There are two ADC modules, ADC-A and ADC-C on the device, each of which has 4 interrupt lines to the PIE.  

Table 3-3. "Pie Channel Mapping" shows the full mapping for device, while Figure 15-7. "ADC EOC Interrupts" is from the perspective of a single ADC instance. 

Note: Typically you'd be running the two ADCs in parallel to get simultaneous voltage conversions (or just to process the needed channels in parallel).  In this case, you can just pick one ADC to generate the ADC interrupt.  e.g. if the ADC setup looks like:

*ADC-A: SOC0 = Channel A3, SOC1 = Channel A0, SOC2 - Channel A5 (all 3 SOCs triggered by ePWM1A)

*ADC-C: SOC0 = Channel C9, SOC1 = Channel C1, SOC2 - Channel C2 (all 3 SOCs triggered by ePWM1A)

Then SOC2 from either ADC-A or ADC-C, triggering ADCINT1 on that ADC, triggering the ISR through the PIE, to go collect all 6 samples is fine (no need to trigger a separate ISR for each ADC)
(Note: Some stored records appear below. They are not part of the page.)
==> src/rtl/ex_muldiv_unit.sv <==
`default_nettype none
// ============================================================================
// Module   : ex_muldiv_unit
// Brief    : Iterative RV32M multiply/divide unit for the EX stage; stalls the
//            front of the pipeline while busy and pulses DONE_EX with a result.
// Revision : 1.0 - initial release
// ============================================================================
module ex_muldiv_unit #(
    parameter int WIDTH = 32
) (
    input  logic             clk,
    input  logic             reset,
    input  logic             START_EX,
    input  logic [2:0]       FUNCT3_EX,
    input  logic [WIDTH-1:0] OP_A_EX,
    input  logic [WIDTH-1:0] OP_B_EX,
    input  logic [4:0]       RD_EX,
    input  logic             FLUSH_EX,
    output logic             STALL_EX,
    output logic             DONE_EX,
    output logic [WIDTH-1:0] RESULT_EX,
    output logic [4:0]       RD_EX_out
);

    localparam int          c_CNT_W   = $clog2(WIDTH);
    localparam logic [1:0]  c_ST_IDLE = 2'd0;
    localparam logic [1:0]  c_ST_CALC = 2'd1;
    localparam logic [1:0]  c_ST_DONE = 2'd2;
    localparam logic [c_CNT_W-1:0] c_CNT_LAST = c_CNT_W'(WIDTH - 1);
    localparam logic [WIDTH-1:0]   c_MIN_NEG  = {1'b1, {(WIDTH-1){1'b0}}};

    logic [1:0]         r_state;
    logic [1:0]         w_state_nxt;
    logic [c_CNT_W-1:0] r_cnt;
    logic [2:0]         r_f3;
    logic [4:0]         r_rd;
    logic [WIDTH-1:0]   r_hi;
    logic [WIDTH-1:0]   r_lo;
    logic [WIDTH-1:0]   r_opa;
    logic               r_neg_q;
    logic               r_neg_r;
    logic [WIDTH-1:0]   r_res_hold;
    logic [4:0]         r_rd_hold;

    // Operand decode at issue
    logic             w_is_div;
    logic             w_sa;
    logic             w_sb;
    logic [WIDTH-1:0] w_abs_a;
    logic [WIDTH-1:0] w_abs_b;
    logic             w_div_zero;
    logic             w_div_ovf;
    logic             w_special;

    assign w_is_div   = FUNCT3_EX[2];
    assign w_sa       = OP_A_EX[WIDTH-1] &
                        ((FUNCT3_EX == 3'b001) || (FUNCT3_EX == 3'b010) ||
                         (FUNCT3_EX == 3'b100) || (FUNCT3_EX == 3'b110));
    assign w_sb       = OP_B_EX[WIDTH-1] &
                        ((FUNCT3_EX == 3'b001) || (FUNCT3_EX == 3'b100) ||
                         (FUNCT3_EX == 3'b110));
    assign w_abs_a    = w_sa ? (~OP_A_EX + WIDTH'(1)) : OP_A_EX;
    assign w_abs_b    = w_sb ? (~OP_B_EX + WIDTH'(1)) : OP_B_EX;
    assign w_div_zero = w_is_div && (OP_B_EX == '0);
    assign w_div_ovf  = w_is_div && !FUNCT3_EX[0] &&
                        (OP_A_EX == c_MIN_NEG) && (OP_B_EX == '1);
    assign w_special  = w_div_zero || w_div_ovf;

    // Radix-2 step datapath
    logic [WIDTH:0]   w_mul_sum;
    logic [WIDTH:0]   w_div_shift;
    logic [WIDTH:0]   w_div_diff;
    logic             w_div_ok;

    assign w_mul_sum   = {1'b0, r_hi} + ({(WIDTH+1){r_lo[0]}} & {1'b0, r_opa});
    assign w_div_shift = {r_hi, r_lo[WIDTH-1]};
    assign w_div_diff  = w_div_shift - {1'b0, r_opa};
    assign w_div_ok    = ~w_div_diff[WIDTH];

    // Final sign correction; high word of -{hi,lo} is ~hi plus carry out of ~lo+1
    logic [WIDTH-1:0] w_mulh;
    logic [WIDTH-1:0] w_quo;
    logic [WIDTH-1:0] w_rem;
    logic [WIDTH-1:0] w_final;

    assign w_mulh = r_neg_q ? (~r_hi + WIDTH'(r_lo == '0)) : r_hi;
    assign w_quo  = r_neg_q ? (~r_lo + WIDTH'(1)) : r_lo;
    assign w_rem  = r_neg_r ? (~r_hi + WIDTH'(1)) : r_hi;

    always_comb begin
        w_final = r_lo;
        case (r_f3)
            3'b000:                 w_final = r_lo;
            3'b001, 3'b010, 3'b011: w_final = w_mulh;
            3'b100, 3'b101:         w_final = w_quo;
            default:                w_final = w_rem;
        endcase
    end

    // State register
    always_ff @(posedge clk or posedge reset) begin
        if (reset) begin
            r_state <= c_ST_IDLE;
        end else begin
            r_state <= w_state_nxt;
        end
    end

    // Next-state logic; flush overrides start and completion
    always_comb begin
        w_state_nxt = r_state;
        if (FLUSH_EX) begin
            w_state_nxt = c_ST_IDLE;
        end else begin
            case (r_state)
                c_ST_IDLE: begin
                    if (START_EX) begin
                        w_state_nxt = w_special ? c_ST_DONE : c_ST_CALC;
                    end
                end
                c_ST_CALC: begin
                    if (r_cnt == c_CNT_LAST) begin
                        w_state_nxt = c_ST_DONE;
                    end
                end
                c_ST_DONE: w_state_nxt = c_ST_IDLE;
                default:   w_state_nxt = c_ST_IDLE;
            endcase
        end
    end

    // Outputs
    always_comb begin
        STALL_EX  = ((r_state == c_ST_IDLE) && START_EX) || (r_state == c_ST_CALC);
        DONE_EX   = (r_state == c_ST_DONE) && !FLUSH_EX;
        RESULT_EX = DONE_EX ? w_final : r_res_hold;
        RD_EX_out = DONE_EX ? r_rd : r_rd_hold;
    end

    // Operand capture, iteration and result hold
    always_ff @(posedge clk or posedge reset) begin
        if (reset) begin
            r_cnt      <= '0;
            r_f3       <= '0;
            r_rd       <= '0;
            r_hi       <= '0;
            r_lo       <= '0;
            r_opa      <= '0;
            r_neg_q    <= 1'b0;
            r_neg_r    <= 1'b0;
            r_res_hold <= '0;
            r_rd_hold  <= '0;
        end else begin
            case (r_state)
                c_ST_IDLE: begin
                    if (START_EX && !FLUSH_EX) begin
                        r_f3  <= FUNCT3_EX;
                        r_rd  <= RD_EX;
                        r_cnt <= '0;
                        r_hi  <= '0;
                        if (w_div_zero) begin
                            r_lo    <= '1;
                            r_hi    <= OP_A_EX;
                            r_opa   <= '0;
                            r_neg_q <= 1'b0;
                            r_neg_r <= 1'b0;
                        end else if (w_div_ovf) begin
                            r_lo    <= c_MIN_NEG;
                            r_opa   <= '0;
                            r_neg_q <= 1'b0;
                            r_neg_r <= 1'b0;
                        end else if (w_is_div) begin
                            r_lo    <= w_abs_a;
                            r_opa   <= w_abs_b;
                            r_neg_q <= w_sa ^ w_sb;
                            r_neg_r <= w_sa;
                        end else begin
                            r_lo    <= w_abs_b;
                            r_opa   <= w_abs_a;
                            r_neg_q <= w_sa ^ w_sb;
                            r_neg_r <= 1'b0;
                        end
                    end
                end
                c_ST_CALC: begin
                    r_cnt <= r_cnt + c_CNT_W'(1);
                    if (r_f3[2]) begin
                        r_hi <= w_div_ok ? w_div_diff[WIDTH-1:0] : w_div_shift[WIDTH-1:0];
                        r_lo <= {r_lo[WIDTH-2:0], w_div_ok};
                    end else begin
                        r_hi <= w_mul_sum[WIDTH:1];
                        r_lo <= {w_mul_sum[0], r_lo[WIDTH-1:1]};
                    end
                end
                c_ST_DONE: begin
                    if (!FLUSH_EX) begin
                        r_res_hold <= w_final;
                        r_rd_hold  <= r_rd;
                    end
                end
                default: ;
            endcase
        end
    end

endmodule
`default_nettype wire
thanks Devin for explaining, this co-relation does NOT exist in the document !

One more question:

I saw 16 numbers of ADCRESULTS  registers for ADC-A and ADC-C, totalling 32 registers. However, this processor TMS320F280023 has only 16 PINs for ADC inputs. Does it mean that only 16 registers are used from both ADC-A and ADC-C at a time and the rest 16 are redundant ?

Hi Sib,

The additional result register can be used in a variety of use cases.   For instance, the same channel can be sampled multiple times back-to-back and then the results averaged together (oversampling).  "Burst Mode" also allows the additional result registers to be used as a circular buffer and/or for different channels to be sampled each time the trigger is received.